`src/rtl/iagc_sample_accumulator.sv`:
```
// Windowed magnitude accumulator for IAGC: averages |sample| over 2^AVG_LOG2 strobes and
// reports the window average, the window peak and the threshold flags at window end.
module iagc_sample_accumulator #(
  parameter int unsigned IAGC_STATUS_SIZE = 4,
  parameter int unsigned DATA_WIDTH       = 12,
  parameter int unsigned AVG_LOG2         = 4
) (
  input  logic                        i_clock,
  input  logic                        i_reset_n,
  input  logic [IAGC_STATUS_SIZE-1:0] i_iagc_status,
  input  logic                        i_gate,
  input  logic                        i_sample,
  input  logic [DATA_WIDTH-1:0]       i_data,
  input  logic [DATA_WIDTH-2:0]       i_thr_high,
  input  logic [DATA_WIDTH-2:0]       i_thr_low,
  output logic [DATA_WIDTH-2:0]       o_avg,
  output logic [DATA_WIDTH-2:0]       o_peak,
  output logic                        o_valid,
  output logic                        o_high,
  output logic                        o_low,
  output logic [AVG_LOG2:0]           o_count
);

  localparam int unsigned MagW = DATA_WIDTH - 1;
  localparam int unsigned AccW = MagW + AVG_LOG2;
  localparam int unsigned CntW = AVG_LOG2 + 1;

  localparam logic [CntW-1:0]             LastCnt   = CntW'((1 << AVG_LOG2) - 1);
  localparam logic [IAGC_STATUS_SIZE-1:0] StatReset = '0;
  localparam logic [IAGC_STATUS_SIZE-1:0] StatInit  = IAGC_STATUS_SIZE'(1);
  localparam logic [DATA_WIDTH-1:0]       MinNeg    = {1'b1, {(DATA_WIDTH-1){1'b0}}};

  logic [AccW-1:0] sum_q, sum_d;
  logic [MagW-1:0] peak_q, peak_d;
  logic [CntW-1:0] count_q, count_d;
  logic [MagW-1:0] avg_q, avg_d;
  logic [MagW-1:0] out_peak_q, out_peak_d;
  logic            valid_q, valid_d;
  logic            high_q, high_d;
  logic            low_q, low_d;

  logic [DATA_WIDTH-1:0] neg_data;
  logic [MagW-1:0]       mag;
  logic [AccW-1:0]       sum_new;
  logic [MagW-1:0]       peak_new;
  logic [MagW-1:0]       avg_new;
  logic                  clear;
  logic                  accept;
  logic                  last;

  // The most-negative code has no positive counterpart, so it saturates.
  always_comb begin
    neg_data = -i_data;
    if (i_data == MinNeg) begin
      mag = '1;
    end else if (i_data[DATA_WIDTH-1]) begin
      mag = neg_data[MagW-1:0];
    end else begin
      mag = i_data[MagW-1:0];
    end
  end

  assign clear    = (i_iagc_status == StatReset) || (i_iagc_status == StatInit) || !i_gate;
  assign accept   = i_sample && !clear;
  assign last     = accept && (count_q == LastCnt);
  assign sum_new  = sum_q + AccW'(mag);
  assign peak_new = (mag > peak_q) ? mag : peak_q;
  assign avg_new  = sum_new[AccW-1:AVG_LOG2];

  always_comb begin
    sum_d      = sum_q;
    peak_d     = peak_q;
    count_d    = count_q;
    avg_d      = avg_q;
    out_peak_d = out_peak_q;
    high_d     = high_q;
    low_d      = low_q;
    valid_d    = 1'b0;
    if (clear) begin
      sum_d   = '0;
      peak_d  = '0;
      count_d = '0;
      if (i_iagc_status == StatReset) begin
        avg_d      = '0;
        out_peak_d = '0;
        high_d     = 1'b0;
        low_d      = 1'b0;
      end
    end else if (last) begin
      sum_d      = '0;
      peak_d     = '0;
      count_d    = '0;
      avg_d      = avg_new;
      out_peak_d = peak_new;
      high_d     = avg_new > i_thr_high;
      low_d      = avg_new < i_thr_low;
      valid_d    = 1'b1;
    end else if (accept) begin
      sum_d   = sum_new;
      peak_d  = peak_new;
      count_d = count_q + 1'b1;
    end
  end

  always_ff @(posedge i_clock or negedge i_reset_n) begin
    if (!i_reset_n) begin
      sum_q      <= '0;
      peak_q     <= '0;
      count_q    <= '0;
      avg_q      <= '0;
      out_peak_q <= '0;
      valid_q    <= 1'b0;
      high_q     <= 1'b0;
      low_q      <= 1'b0;
    end else begin
      sum_q      <= sum_d;
      peak_q     <= peak_d;
      count_q    <= count_d;
      avg_q      <= avg_d;
      out_peak_q <= out_peak_d;
      valid_q    <= valid_d;
      high_q     <= high_d;
      low_q      <= low_d;
    end
  end

  assign o_avg   = avg_q;
  assign o_peak  = out_peak_q;
  assign o_valid = valid_q;
  assign o_high  = high_q;
  assign o_low   = low_q;
  assign o_count = count_q;

endmodule

```
`config.mk`:
```
export PLATFORM = sky130hd
export DESIGN_NAME = iagc_sample_accumulator
export DESIGN_NICKNAME = d
export VERILOG_FILES = /design/src/rtl/iagc_sample_accumulator.sv
export SDC_FILE = /design/constraint.sdc
export NUM_CORES = 1
export LEC_CHECK = 0
export BUFFER_PORTS_ARGS = -buffer_cell sky130_fd_sc_hd__buf_2
export CAP_MARGIN = 15
export CORE_UTILIZATION = 57
export CTS_CLUSTER_SIZE = 40
export DETAILED_ROUTE_END_ITERATION = 6
export PLACE_DENSITY = 0.81
export SYNTH_ARGS = -nofsm -noshare
export SYNTH_HDL_FRONTEND = slang
export SYNTH_SLANG_ARGS = --single-unit
export TNS_END_PERCENT = 30
```
`constraint.sdc`:
```
create_clock -name i_clock -period 3.9 [get_ports i_clock]
set_input_delay 0 -clock i_clock [delete_from_list [all_inputs] [get_ports i_clock]]
set_output_delay 0 -clock i_clock [all_outputs]
set_load 0.05 [all_outputs]
```
==> results <==
- The first-pass iteration count of the detailed router is 5.
- The proportion of register bits with asynchronous set or reset after synthesis is 100%.
- The CTS clock-pin slew for the worst setup and hold paths is 100 ps.
- The maximum operating frequency is between 200 and 300 MHz.
- The floorplan step set the die width to 86.5 um.
- The power per cell area is between 300 and 400 nW/um2.
- The critical path's slowest cell is sky130_fd_sc_hd__or4_4.
- For this run, design rule violations remaining after detail routing come to 0.
- Detailed placement finished with a half-perimeter wire length of just under 8000 um.
- The biggest area contributor in the post-synthesis netlist is sky130_fd_sc_hd__dfrtp_1.
- The worst path uses between 90 and 100% of the clock period.
- The final design instance area without fill is 4800 um2.
- The number of global-route vias before repair came to between 3000 and 4000.
- The final layout contains routed wiring with a total length of slightly above 10000 um.
- The tool flagged a number of max-cap violations equal to 0.
- The I/O pin count is a little over 70.
- Across every metal layer, demand over resource in global routing totals ~30%.
- The maximum buffer depth of the clock tree is 2.
- Synthesis produced a netlist whose cell count is ~440.
- The first global-routing pass estimated approximately 17000 um of wire.
- The category of the worst setup path launch point is an input port.
- The start point of the worst min-delay path is i_sample.
- The net count after synthesis is approximately 530.
- The count of synthesis-stage warnings from yosys is 0.
- Post-CTS timing repair inserted 0 buffers for setup.
- Headroom to the max-slew limit came out at 29.7%.
- The clock skew is about 6.5 ps.
- The kind of cell with the highest combined delay along the critical path is simple AND/OR/NAND/NOR gates.
- The required time of the critical path is a little over 4000 ps.
- The final-report hold violation count is 0.
- STA classifies the critical path endpoint as a register.
- The detailed router finished its first iteration with 200 violations.
- The final setup violation count is 0.
- The post-synthesis instance area is 4070 um2.
- The antenna diode count is 0.
- The analysis attributes to cell leakage a power of 0.00247 uW.
- The path with the worst hold slack has its endpoint at o_count[1].
- Global routing finished with a remaining overflow of 0.
- The run finished with clean final reports.
- The arrival time of data at the critical path endpoint is roughly 3800 ps.
- In this run the vertical extent of the chip is between 80 and 90 um.
- In this run the core area contains 30 standard-cell rows.
- The worst min-delay path category is in -> reg.
- The number of cells on the worst reg-to-reg path is 14.
- The final layout contains between 600 and 700 nets.
- Summing internal, switching and leakage power gives approximately 1800 uW.
- The average routed wire per standard cell is between 15 and 20 um.
- In this run, synthesis produced a sequential element count of 56.
- In this run the critical register-to-register path is captured at o_high.
- The die covers around 7500 um2.
- Across all register-to-register paths, the minimum setup slack is slightly above 600 ps.
- The area added between synthesis and finish is 18.0%.
- The final number of max-transition violations is 0.
- The post-detailed-placement cell area is about 4700 um2.
- Buffers inserted during clock tree synthesis total 5.
- Buffers placed on the I/O ports in this run total 71.
- The initial utilization of the core area, before any placement, comes to between 50 and 60%.
- The largest single stage delay on the critical path is roughly 540 ps.
- After synthesis, the netlist uses 61 different library cells.
- The core footprint is 6830 um2.
- The ratio of cells with drive above 1 in the final layout is a little under a quarter.
- Before CTS, the worst setup slack after placement is between 9 and 10 ps.
- The H-tree was split into 2 levels.
- The maximum VDD drop is approximately 220 uV.
- After layout, the minimum clock period comes to approximately 3600 ps.
- Detailed routing inserted a total of approximately 3700 vias.
- Setup repair after global routing could not meet its margin everywhere.
- The number of synthesized flops with an enable pin is 0.
- The maximum number of pins on one net before global-route repair is 57.
- Together, buffers and inverters on the worst path number 1.
- At the later pin of the worst-skew pair, clock insertion delay measures 300 ps.
- The post-route worst setup slack is roughly 280 ps.
- The buffer type at the clock tree root is sky130_fd_sc_hd__clkbuf_8.
- The count of cells along the worst hold path is 3.
- The TritonCTS clock tree is built.
- Summing the sequential cell areas from Yosys gives around a third of the chip area.
- The initial antenna violation count came to 0.
- For this run, the leading register cell type out of synthesis is sky130_fd_sc_hd__dfrtp_1.
- The count of nets left with antenna violations once routing finished came out at 0.
- The worst flop-to-flop path startpoint is sum_q[0].
- The type of the worst setup path is in -> reg.
- CTS saw 56 sinks.
- The critical path goes through buf_2, or4_4, o41ai_2, xor2_1, nand2_1, ha_1, a21o_1, a31oi_1, nand2_1, or4_1, o211ai_1, ha_1, a21oi_1, o21ai_0, or3_1, a31oi_1, o21bai_1, a21oi_1.
- Sorting the synthesized cells by area gives the leading types as sky130_fd_sc_hd__dfrtp_1, sky130_fd_sc_hd__ha_1, sky130_fd_sc_hd__a22o_1.
- In this run the worst path has a maximum fanout of 4.
- Routability-driven placement finished with a final weighted congestion of slightly below 0.9.
- In the routed layout, each cell is associated on average with a via count of 5.87.
- The transition time at the pin with the least slew margin is approximately 1100 ps.
- The fraction of synthesized cell area taken by the top area cell type is about 34%.
- The post-synthesis average cell area is between 9 and 10 um2.
## report_power, final
part,internal [uW],switching (uW)
clock network,185,179
registers,629,39.4
logic,325,488
## synth_stat cells (2+ instances only)
cell type	n
sky130_fd_sc_hd__nor2_2	2
sky130_fd_sc_hd__nand3_1	11
sky130_fd_sc_hd__a211oi_1	2
sky130_fd_sc_hd__clkbuf_1	9
sky130_fd_sc_hd__nand2_1	34
sky130_fd_sc_hd__o31ai_1	8
sky130_fd_sc_hd__nand4_1	10
sky130_fd_sc_hd__a21o_1	5
sky130_fd_sc_hd__buf_2	5
sky130_fd_sc_hd__o21ai_0	20
sky130_fd_sc_hd__ha_1	46
sky130_fd_sc_hd__dfrtp_1	56
sky130_fd_sc_hd__xnor2_1	7
sky130_fd_sc_hd__nor4_1	2
sky130_fd_sc_hd__or4_1	2
sky130_fd_sc_hd__xor2_1	8
sky130_fd_sc_hd__nor2_1	22
sky130_fd_sc_hd__o22ai_1	3
sky130_fd_sc_hd__o41ai_2	2
sky130_fd_sc_hd__a31oi_1	7
sky130_fd_sc_hd__a22o_1	27
sky130_fd_sc_hd__o31a_1	2
sky130_fd_sc_hd__nor2b_1	5
sky130_fd_sc_hd__or3_1	5
sky130_fd_sc_hd__o211ai_1	6
sky130_fd_sc_hd__nand4b_1	2
sky130_fd_sc_hd__o41ai_1	4
sky130_fd_sc_hd__a21oi_1	22
sky130_fd_sc_hd__inv_1	44
sky130_fd_sc_hd__o21bai_1	2
sky130_fd_sc_hd__nand3b_1	3
sky130_fd_sc_hd__nand2b_1	5
sky130_fd_sc_hd__o21a_1	3
sky130_fd_sc_hd__a211oi_2	2
sky130_fd_sc_hd__a32o_1	4
sky130_fd_sc_hd__and3_1	2
sky130_fd_sc_hd__mux2i_1	8
sky130_fd_sc_hd__nor3_1	9
## routing by layer
layer,GRT usage (%),vias to the layer above,wire length [um],part of all wire (%)
li1,-,1799,-,-
met1,40.4,1749,4670,46
met2,49.8,108,4930,49
met3,3.33,11,438,4.3
met4,7.12,0,119,1.2
met5,0,-,0,0
## tightest hold or removal path, cell delays in order
cell	delay, ps
sky130_fd_sc_hd__buf_2	160
sky130_fd_sc_hd__mux2i_1	160
sky130_fd_sc_hd__nor2_1	60
## per-stage QoR
step	hold WS, ps	setup TNS (ps)	instances	util [%]
6_report	109	0	625	70.2
5_1_grt	108	-7.94	625	70.2
4_1_cts	105	0	624	70.0
3_5_place_dp	189	0	617	68.4
3_3_place_gp	174	0	617	68.4
2_1_floorplan	-296	0	439	-
## final cells by class
class / count / area, um2
clock buffer: 5 / 68.8
clock inverter: 1 / 30.0
fill: 564 / 2030
inverter: 44 / 165
multi-input combinational: 323 / 2440
sequential: 56 / 1400
tap: 96 / 120
timing repair buffer: 100 / 576
## layout by cell type, fill, tap and decap left out, drive strengths merged, types with 7 or more instances in the layout
cell   count
a21oi     23
a22o      27
a31oi      8
buf       98
dfrtp     56
ha        46
inv       44
mux2i      8
nand2     34
nand3     11
nand4     10
nor2      24
nor3      10
o21ai     22
o31ai      9
xnor2      7
xor2       8
## kinds of logic (layout without fill, tap and decap cells)
group / after synthesis / after routing / share of synthesized area [%]
and+or+nand+nor: 122 / 122 / 15.5
muxes: 8 / 8 / 1.97
buffers and inverters: 60 / 150 / 5.79
AOI/OAI and AO/OA: 131 / 131 / 24.4
DFF: 56 / 56 / 34.5
xor gates and xnor gates: 15 / 15 / 3.23
adders and majority gates: 47 / 47 / 14.7
## state kept, by name, indices dropped and copies added (netlist names)
signal,count
o_low,1
o_high,1
o_valid,1
sum_q,15
o_avg,11
o_count,5
o_peak,11
peak_q,11
## repair_timing
item	4_1_cts	5_1_grt
endpoints found under the setup margin	0	2
resized for setup	0	1
hold buffers	1	0
endpoints found under the hold margin	56	0
## how the worst max path moves through the flow
stage	from	endpoint	slack, ps	cells after the start
after floorplan	i_data[0]	o_low	260	20
final	i_data[2]	o_low	280	18
after global placement	i_data[2]	o_low	120	18
after CTS	i_data[2]	o_low	320	18
after detailed placement	i_data[2]	o_low	10	18
after global routing	i_data[1]	o_high	-8	20
(Power assumes the default switching activity.)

_Your objective:_
Working through the entries above, copy every line in which "period" is found.

_Solution:_
create_clock -name i_clock -period 3.9 [get_ports i_clock]
- The worst path uses between 90 and 100% of the clock period.
- After layout, the minimum clock period comes to approximately 3600 ps.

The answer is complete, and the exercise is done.